++++ Records provided ++++
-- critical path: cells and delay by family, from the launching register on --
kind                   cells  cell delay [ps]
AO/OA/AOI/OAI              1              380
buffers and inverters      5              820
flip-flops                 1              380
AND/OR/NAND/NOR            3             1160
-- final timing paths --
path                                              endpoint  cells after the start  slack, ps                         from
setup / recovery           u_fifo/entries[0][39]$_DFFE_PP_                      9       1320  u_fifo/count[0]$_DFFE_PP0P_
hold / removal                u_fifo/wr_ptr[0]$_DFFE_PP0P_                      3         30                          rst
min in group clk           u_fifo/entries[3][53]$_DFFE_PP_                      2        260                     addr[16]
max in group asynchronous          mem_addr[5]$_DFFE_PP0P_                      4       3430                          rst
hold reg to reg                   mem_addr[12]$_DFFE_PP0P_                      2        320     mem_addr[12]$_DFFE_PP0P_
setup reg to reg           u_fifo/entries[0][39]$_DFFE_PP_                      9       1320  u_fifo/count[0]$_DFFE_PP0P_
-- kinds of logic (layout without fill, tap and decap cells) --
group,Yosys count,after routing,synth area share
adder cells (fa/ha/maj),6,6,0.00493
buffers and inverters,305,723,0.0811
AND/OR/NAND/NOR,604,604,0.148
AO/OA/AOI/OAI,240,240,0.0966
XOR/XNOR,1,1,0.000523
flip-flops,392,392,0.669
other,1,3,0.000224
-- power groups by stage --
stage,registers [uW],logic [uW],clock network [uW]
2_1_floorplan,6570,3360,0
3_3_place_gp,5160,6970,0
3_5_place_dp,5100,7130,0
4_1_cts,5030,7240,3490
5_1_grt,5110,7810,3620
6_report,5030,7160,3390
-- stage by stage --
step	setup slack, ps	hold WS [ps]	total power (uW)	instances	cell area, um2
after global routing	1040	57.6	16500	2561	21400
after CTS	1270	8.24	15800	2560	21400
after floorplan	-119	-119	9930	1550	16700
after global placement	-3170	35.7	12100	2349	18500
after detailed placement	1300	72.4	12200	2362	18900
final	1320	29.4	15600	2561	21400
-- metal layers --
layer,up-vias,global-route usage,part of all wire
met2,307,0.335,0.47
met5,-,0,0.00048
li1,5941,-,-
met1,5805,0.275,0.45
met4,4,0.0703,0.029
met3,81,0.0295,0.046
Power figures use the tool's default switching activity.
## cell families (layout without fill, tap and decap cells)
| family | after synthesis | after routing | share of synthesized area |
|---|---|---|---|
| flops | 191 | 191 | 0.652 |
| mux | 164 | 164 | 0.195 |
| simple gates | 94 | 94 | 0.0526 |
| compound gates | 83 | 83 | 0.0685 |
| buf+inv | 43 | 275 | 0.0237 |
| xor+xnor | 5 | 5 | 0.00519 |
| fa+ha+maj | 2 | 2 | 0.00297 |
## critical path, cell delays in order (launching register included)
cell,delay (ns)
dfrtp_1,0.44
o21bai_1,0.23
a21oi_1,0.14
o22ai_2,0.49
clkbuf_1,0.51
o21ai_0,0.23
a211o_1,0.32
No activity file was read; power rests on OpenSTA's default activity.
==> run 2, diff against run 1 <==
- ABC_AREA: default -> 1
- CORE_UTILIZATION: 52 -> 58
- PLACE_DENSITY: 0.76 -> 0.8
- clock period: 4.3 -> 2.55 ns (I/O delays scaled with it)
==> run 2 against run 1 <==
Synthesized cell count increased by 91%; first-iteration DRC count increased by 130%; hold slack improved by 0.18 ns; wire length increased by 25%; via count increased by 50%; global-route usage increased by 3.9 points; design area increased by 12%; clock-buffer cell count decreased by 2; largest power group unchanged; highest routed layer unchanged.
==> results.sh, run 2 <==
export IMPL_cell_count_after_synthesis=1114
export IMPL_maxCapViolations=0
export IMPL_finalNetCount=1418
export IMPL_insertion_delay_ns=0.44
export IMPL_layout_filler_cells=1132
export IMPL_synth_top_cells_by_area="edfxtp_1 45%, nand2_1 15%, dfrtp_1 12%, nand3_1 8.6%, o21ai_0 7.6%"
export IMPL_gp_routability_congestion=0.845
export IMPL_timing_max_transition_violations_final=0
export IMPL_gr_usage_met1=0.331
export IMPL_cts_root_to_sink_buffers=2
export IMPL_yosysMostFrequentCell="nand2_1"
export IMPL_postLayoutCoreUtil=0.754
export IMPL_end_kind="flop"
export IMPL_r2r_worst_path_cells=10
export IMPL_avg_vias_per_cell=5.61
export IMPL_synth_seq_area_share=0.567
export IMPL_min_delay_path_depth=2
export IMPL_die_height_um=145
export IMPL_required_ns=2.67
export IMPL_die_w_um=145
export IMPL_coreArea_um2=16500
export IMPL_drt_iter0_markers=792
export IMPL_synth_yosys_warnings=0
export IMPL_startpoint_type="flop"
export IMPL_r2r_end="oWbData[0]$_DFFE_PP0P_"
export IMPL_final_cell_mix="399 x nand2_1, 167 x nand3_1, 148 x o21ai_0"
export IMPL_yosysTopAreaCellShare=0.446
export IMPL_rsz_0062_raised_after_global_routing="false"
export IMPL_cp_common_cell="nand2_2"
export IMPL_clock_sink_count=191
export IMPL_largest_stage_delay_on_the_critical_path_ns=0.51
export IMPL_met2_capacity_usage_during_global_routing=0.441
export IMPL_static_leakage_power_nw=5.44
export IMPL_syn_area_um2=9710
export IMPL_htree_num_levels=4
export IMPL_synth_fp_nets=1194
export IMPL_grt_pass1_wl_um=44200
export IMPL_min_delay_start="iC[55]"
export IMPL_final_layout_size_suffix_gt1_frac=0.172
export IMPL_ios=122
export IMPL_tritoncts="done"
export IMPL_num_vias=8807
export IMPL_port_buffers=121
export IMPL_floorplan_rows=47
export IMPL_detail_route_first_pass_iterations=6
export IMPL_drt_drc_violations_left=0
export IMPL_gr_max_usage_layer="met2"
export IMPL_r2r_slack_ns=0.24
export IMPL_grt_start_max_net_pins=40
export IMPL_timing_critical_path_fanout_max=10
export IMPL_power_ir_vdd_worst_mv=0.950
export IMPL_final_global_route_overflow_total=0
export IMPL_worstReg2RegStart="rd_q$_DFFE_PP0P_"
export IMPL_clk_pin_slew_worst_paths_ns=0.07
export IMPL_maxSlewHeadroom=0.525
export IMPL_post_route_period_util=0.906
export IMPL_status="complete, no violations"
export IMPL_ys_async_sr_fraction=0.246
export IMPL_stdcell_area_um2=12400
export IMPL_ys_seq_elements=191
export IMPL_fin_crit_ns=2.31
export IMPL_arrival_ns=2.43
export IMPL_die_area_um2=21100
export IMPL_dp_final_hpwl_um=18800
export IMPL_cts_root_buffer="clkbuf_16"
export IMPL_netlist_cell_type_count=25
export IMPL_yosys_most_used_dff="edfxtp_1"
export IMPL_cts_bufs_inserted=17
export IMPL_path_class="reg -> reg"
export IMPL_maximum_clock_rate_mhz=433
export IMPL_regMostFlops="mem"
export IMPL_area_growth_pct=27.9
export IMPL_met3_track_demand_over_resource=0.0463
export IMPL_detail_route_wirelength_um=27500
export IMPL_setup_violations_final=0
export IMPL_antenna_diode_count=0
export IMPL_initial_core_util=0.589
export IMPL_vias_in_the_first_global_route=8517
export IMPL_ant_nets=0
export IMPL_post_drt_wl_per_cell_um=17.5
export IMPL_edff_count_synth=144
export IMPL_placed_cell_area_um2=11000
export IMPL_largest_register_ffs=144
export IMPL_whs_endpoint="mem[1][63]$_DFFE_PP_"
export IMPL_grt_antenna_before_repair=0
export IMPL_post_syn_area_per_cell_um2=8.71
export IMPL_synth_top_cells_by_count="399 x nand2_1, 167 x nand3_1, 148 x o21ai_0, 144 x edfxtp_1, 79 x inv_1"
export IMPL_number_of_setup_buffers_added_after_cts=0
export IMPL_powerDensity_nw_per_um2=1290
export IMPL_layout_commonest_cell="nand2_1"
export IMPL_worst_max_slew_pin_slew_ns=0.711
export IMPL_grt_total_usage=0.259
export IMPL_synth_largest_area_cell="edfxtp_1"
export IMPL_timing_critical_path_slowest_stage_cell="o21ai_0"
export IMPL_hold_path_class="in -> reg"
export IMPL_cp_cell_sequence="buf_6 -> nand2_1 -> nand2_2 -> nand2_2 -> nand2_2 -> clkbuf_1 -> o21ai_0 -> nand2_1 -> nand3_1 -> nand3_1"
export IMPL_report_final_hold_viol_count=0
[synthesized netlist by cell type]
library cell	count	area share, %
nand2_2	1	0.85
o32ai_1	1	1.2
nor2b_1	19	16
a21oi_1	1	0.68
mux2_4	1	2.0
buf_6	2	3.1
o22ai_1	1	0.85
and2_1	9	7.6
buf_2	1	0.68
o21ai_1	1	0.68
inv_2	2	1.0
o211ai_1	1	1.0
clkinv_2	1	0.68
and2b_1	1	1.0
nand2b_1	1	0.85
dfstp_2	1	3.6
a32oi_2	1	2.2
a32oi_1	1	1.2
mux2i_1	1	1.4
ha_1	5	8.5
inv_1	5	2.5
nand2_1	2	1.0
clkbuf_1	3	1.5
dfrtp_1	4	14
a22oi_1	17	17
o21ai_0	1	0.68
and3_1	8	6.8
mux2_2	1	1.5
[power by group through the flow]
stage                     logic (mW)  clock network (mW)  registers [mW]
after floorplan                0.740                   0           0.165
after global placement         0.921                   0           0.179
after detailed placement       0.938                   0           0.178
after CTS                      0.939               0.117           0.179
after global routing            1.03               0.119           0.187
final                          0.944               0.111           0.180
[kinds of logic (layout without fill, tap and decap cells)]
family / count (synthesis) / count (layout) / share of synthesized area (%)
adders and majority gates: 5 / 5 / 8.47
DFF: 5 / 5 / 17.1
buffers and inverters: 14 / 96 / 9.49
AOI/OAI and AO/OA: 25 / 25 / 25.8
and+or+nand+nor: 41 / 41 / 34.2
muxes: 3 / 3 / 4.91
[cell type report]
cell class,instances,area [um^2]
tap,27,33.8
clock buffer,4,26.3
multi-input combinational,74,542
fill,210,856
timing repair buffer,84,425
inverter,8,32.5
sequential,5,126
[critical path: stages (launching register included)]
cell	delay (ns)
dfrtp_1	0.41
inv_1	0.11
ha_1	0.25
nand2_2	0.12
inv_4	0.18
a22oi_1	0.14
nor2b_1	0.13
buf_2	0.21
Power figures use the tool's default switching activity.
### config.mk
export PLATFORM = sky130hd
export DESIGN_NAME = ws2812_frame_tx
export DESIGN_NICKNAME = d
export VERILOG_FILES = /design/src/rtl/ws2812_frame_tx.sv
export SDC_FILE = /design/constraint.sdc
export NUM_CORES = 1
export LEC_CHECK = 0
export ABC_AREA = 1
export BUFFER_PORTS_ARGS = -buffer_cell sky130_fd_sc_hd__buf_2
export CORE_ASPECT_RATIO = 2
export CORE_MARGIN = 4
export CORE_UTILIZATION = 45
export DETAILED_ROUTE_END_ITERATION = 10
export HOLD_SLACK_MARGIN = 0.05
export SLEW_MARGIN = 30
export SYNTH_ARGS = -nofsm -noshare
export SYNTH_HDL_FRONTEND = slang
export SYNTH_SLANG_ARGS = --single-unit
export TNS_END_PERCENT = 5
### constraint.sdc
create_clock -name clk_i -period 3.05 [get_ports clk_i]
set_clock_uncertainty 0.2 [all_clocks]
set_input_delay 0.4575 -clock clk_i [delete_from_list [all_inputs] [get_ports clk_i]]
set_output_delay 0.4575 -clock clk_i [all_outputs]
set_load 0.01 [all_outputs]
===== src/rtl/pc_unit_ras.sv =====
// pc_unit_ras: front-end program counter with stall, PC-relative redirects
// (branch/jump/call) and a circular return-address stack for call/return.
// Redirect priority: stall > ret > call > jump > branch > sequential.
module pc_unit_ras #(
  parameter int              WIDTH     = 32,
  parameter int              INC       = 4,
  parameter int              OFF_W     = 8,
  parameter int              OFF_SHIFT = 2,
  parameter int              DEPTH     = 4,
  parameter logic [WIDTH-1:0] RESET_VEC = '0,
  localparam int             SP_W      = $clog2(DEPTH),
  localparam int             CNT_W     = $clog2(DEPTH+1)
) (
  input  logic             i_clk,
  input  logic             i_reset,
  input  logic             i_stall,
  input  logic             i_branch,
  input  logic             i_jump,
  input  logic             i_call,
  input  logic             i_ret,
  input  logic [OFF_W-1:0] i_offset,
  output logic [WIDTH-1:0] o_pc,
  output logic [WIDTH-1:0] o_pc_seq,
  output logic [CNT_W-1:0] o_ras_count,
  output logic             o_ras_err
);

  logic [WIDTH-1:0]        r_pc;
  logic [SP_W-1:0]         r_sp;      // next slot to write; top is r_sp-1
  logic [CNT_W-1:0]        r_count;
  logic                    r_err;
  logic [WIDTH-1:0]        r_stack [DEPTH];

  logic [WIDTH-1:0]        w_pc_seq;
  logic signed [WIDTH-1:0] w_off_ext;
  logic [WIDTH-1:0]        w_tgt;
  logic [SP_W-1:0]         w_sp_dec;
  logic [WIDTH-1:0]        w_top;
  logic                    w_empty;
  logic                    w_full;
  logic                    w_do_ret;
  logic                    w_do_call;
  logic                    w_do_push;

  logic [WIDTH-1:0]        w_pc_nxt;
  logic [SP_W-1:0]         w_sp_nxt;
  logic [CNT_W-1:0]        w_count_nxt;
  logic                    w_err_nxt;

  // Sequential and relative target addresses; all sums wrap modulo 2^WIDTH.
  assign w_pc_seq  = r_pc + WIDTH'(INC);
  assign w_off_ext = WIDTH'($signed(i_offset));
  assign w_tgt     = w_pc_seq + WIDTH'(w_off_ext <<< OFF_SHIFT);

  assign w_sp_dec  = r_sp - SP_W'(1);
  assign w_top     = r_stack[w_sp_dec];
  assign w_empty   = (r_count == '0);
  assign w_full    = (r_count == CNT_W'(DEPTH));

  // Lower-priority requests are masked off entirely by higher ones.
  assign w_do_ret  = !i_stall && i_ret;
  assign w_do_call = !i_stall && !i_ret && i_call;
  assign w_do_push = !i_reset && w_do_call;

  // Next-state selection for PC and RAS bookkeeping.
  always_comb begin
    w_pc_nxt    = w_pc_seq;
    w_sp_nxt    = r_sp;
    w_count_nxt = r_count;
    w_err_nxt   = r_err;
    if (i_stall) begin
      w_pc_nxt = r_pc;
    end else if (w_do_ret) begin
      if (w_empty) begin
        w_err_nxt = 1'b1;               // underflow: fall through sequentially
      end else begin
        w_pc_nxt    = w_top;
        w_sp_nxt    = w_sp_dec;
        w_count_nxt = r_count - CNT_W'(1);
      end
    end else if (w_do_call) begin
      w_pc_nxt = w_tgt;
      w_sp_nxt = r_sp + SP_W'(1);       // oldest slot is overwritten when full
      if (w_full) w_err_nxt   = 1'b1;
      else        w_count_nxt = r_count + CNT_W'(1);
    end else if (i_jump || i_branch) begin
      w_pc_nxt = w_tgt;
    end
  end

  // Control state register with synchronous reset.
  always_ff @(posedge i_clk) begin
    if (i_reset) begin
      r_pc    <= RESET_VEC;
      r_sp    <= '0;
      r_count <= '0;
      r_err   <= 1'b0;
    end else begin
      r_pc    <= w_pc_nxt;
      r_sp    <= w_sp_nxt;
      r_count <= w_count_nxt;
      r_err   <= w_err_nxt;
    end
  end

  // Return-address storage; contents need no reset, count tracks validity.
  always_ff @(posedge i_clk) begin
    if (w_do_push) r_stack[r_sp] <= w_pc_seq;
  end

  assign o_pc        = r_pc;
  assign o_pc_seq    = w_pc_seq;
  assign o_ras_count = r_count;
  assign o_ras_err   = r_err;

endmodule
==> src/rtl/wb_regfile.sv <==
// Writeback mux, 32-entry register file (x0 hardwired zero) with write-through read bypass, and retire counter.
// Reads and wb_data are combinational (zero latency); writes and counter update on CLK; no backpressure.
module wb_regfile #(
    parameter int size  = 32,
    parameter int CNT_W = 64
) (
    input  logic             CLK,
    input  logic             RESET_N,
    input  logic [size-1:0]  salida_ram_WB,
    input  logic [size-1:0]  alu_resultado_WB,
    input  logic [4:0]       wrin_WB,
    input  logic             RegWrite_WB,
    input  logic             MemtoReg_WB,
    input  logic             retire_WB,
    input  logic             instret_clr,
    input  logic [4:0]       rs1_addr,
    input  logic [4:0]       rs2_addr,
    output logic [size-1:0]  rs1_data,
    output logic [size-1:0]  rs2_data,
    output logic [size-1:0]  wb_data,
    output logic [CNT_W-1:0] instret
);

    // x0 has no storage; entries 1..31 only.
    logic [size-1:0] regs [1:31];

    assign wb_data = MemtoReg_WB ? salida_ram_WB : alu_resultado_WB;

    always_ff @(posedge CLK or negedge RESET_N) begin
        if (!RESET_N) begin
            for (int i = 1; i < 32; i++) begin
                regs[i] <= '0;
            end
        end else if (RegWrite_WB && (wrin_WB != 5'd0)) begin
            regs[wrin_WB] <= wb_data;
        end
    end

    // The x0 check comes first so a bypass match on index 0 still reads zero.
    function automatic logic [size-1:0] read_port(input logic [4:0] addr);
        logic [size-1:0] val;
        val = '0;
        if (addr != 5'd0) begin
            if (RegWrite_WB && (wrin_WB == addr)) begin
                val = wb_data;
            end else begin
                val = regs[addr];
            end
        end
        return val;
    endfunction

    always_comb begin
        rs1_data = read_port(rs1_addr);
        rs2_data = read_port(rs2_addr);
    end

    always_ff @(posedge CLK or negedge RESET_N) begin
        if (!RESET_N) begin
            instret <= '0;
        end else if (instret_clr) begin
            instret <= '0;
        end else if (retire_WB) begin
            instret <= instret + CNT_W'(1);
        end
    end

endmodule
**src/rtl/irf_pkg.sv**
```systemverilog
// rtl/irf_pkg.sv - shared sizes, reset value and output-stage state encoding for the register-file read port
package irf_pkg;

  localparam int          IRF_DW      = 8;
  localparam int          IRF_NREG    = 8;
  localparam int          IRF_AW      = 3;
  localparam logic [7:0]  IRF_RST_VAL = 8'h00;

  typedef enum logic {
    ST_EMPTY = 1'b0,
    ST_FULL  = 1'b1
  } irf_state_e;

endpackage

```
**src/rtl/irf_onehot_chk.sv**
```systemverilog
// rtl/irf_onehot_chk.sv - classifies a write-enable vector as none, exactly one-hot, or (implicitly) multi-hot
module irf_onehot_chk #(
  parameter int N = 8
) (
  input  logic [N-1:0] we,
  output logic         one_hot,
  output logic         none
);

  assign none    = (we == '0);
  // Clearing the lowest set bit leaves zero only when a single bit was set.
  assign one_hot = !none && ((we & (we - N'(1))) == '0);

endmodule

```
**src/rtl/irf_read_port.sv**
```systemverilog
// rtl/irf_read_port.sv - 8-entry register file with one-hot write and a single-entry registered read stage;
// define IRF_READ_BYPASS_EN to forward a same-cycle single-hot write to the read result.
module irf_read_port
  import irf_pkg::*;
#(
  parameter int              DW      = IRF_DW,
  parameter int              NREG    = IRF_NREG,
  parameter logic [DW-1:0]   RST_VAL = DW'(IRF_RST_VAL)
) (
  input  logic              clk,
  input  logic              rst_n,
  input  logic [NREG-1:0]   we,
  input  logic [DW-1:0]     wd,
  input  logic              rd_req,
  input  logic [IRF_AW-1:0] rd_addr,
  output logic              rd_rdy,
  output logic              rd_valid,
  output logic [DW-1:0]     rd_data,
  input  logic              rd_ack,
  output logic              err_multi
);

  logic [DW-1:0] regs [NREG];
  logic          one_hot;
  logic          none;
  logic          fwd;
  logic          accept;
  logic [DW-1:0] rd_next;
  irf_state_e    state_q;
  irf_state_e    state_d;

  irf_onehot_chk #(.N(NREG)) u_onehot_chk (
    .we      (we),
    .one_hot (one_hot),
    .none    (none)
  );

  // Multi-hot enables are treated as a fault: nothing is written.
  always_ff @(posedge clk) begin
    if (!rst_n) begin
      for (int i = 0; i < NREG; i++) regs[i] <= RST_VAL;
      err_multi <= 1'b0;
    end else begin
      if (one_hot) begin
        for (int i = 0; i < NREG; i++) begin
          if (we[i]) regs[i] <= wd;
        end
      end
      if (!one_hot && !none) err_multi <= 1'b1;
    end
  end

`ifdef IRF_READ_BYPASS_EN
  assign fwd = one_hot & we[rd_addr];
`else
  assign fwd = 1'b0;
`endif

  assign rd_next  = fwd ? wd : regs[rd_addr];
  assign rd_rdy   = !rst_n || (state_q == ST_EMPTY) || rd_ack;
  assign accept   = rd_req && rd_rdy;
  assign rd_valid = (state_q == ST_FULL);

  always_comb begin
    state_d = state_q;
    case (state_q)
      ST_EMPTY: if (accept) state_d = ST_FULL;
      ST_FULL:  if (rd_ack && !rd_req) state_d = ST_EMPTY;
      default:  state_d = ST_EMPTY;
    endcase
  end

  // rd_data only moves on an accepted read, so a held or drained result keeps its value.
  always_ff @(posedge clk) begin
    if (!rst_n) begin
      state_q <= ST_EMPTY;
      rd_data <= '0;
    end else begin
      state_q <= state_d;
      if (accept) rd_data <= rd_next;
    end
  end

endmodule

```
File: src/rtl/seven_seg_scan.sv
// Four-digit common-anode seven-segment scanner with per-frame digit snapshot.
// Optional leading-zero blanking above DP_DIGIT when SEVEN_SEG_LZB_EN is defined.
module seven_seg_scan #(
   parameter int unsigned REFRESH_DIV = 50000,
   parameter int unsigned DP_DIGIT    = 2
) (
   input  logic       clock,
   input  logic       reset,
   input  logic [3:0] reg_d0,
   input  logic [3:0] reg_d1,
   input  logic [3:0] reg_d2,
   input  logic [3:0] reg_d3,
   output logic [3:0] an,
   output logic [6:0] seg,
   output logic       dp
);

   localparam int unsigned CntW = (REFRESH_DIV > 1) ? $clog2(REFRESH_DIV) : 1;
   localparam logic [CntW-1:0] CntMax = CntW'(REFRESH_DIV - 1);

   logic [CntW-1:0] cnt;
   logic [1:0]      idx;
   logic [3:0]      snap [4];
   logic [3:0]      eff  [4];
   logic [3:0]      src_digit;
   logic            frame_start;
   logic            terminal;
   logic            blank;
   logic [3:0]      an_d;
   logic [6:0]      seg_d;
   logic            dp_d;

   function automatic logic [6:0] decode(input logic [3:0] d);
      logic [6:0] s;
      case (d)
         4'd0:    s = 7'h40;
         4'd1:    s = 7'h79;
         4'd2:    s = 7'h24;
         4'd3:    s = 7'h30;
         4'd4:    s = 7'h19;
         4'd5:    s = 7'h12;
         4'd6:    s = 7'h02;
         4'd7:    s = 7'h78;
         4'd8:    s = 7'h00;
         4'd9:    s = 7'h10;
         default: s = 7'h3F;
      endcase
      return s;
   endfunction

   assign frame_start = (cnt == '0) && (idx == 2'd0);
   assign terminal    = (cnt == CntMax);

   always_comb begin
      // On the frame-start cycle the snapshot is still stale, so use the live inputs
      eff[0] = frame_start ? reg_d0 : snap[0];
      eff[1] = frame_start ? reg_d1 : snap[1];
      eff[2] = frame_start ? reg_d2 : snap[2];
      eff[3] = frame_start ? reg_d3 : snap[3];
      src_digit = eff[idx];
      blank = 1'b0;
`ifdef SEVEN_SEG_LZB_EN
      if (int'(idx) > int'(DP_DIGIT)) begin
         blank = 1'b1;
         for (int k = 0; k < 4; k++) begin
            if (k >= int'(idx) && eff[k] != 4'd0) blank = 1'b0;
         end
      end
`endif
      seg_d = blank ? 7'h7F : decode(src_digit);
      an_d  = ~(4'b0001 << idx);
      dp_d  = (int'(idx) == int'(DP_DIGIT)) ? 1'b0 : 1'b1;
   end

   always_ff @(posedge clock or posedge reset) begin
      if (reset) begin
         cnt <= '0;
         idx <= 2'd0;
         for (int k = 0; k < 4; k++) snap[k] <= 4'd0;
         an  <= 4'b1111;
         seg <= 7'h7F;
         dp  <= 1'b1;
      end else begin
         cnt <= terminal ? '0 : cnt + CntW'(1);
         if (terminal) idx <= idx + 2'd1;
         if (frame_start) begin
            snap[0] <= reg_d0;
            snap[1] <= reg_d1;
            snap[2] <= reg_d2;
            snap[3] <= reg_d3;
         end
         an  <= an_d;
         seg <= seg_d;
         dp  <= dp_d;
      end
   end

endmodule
++++
## Your assignment
Among the records above, only the lines between the line holding "export IMPL_postLayoutCoreUtil=0.754" and the line holding "export IMPL_floorplan_rows=47", inclusive, are to be output, exactly as written.

## Response below
export IMPL_postLayoutCoreUtil=0.754
export IMPL_end_kind="flop"
export IMPL_r2r_worst_path_cells=10
export IMPL_avg_vias_per_cell=5.61
export IMPL_synth_seq_area_share=0.567
export IMPL_min_delay_path_depth=2
export IMPL_die_height_um=145
export IMPL_required_ns=2.67
export IMPL_die_w_um=145
export IMPL_coreArea_um2=16500
export IMPL_drt_iter0_markers=792
export IMPL_synth_yosys_warnings=0
export IMPL_startpoint_type="flop"
export IMPL_r2r_end="oWbData[0]$_DFFE_PP0P_"
export IMPL_final_cell_mix="399 x nand2_1, 167 x nand3_1, 148 x o21ai_0"
export IMPL_yosysTopAreaCellShare=0.446
export IMPL_rsz_0062_raised_after_global_routing="false"
export IMPL_cp_common_cell="nand2_2"
export IMPL_clock_sink_count=191
export IMPL_largest_stage_delay_on_the_critical_path_ns=0.51
export IMPL_met2_capacity_usage_during_global_routing=0.441
export IMPL_static_leakage_power_nw=5.44
export IMPL_syn_area_um2=9710
export IMPL_htree_num_levels=4
export IMPL_synth_fp_nets=1194
export IMPL_grt_pass1_wl_um=44200
export IMPL_min_delay_start="iC[55]"
export IMPL_final_layout_size_suffix_gt1_frac=0.172
export IMPL_ios=122
export IMPL_tritoncts="done"
export IMPL_num_vias=8807
export IMPL_port_buffers=121
export IMPL_floorplan_rows=47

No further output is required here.